*** Opening of RECORDS PROVIDED ***

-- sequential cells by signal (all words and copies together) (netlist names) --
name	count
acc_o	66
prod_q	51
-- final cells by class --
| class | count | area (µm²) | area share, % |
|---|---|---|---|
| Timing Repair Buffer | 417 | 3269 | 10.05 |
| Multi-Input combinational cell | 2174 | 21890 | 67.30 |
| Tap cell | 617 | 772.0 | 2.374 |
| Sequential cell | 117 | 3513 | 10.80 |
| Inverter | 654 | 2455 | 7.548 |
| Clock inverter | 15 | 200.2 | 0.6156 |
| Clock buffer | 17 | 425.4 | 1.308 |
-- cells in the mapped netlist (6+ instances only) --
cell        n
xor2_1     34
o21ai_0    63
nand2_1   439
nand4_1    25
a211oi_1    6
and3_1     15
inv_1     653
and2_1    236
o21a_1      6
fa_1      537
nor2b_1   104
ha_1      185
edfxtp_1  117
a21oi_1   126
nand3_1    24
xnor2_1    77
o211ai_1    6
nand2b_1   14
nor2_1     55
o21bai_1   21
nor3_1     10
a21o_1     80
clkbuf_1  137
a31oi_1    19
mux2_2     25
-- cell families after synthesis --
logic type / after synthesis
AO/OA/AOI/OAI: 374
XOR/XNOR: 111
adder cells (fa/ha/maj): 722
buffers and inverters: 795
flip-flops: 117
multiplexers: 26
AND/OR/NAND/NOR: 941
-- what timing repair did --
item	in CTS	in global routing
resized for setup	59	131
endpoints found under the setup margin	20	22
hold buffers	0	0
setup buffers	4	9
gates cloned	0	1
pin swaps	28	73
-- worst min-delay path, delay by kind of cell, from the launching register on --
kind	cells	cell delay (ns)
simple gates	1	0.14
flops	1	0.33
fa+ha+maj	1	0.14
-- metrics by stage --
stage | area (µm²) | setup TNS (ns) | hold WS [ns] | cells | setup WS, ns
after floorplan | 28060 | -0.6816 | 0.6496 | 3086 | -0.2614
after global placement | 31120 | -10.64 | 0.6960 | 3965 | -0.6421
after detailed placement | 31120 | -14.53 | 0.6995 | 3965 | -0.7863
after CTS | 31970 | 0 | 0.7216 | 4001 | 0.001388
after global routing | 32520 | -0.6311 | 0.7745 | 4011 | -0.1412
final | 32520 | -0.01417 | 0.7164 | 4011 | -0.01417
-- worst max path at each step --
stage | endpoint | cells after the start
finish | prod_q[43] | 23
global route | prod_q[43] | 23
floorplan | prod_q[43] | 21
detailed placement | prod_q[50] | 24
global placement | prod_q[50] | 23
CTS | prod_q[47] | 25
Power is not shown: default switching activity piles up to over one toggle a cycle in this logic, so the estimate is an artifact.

*** Close of RECORDS PROVIDED ***

WHAT YOU WILL DO -> In the entries above, find each line with the word "path" and return it.

ANSWER TO THIS EXERCISE ->
-- worst min-delay path, delay by kind of cell, from the launching register on --
-- worst max path at each step --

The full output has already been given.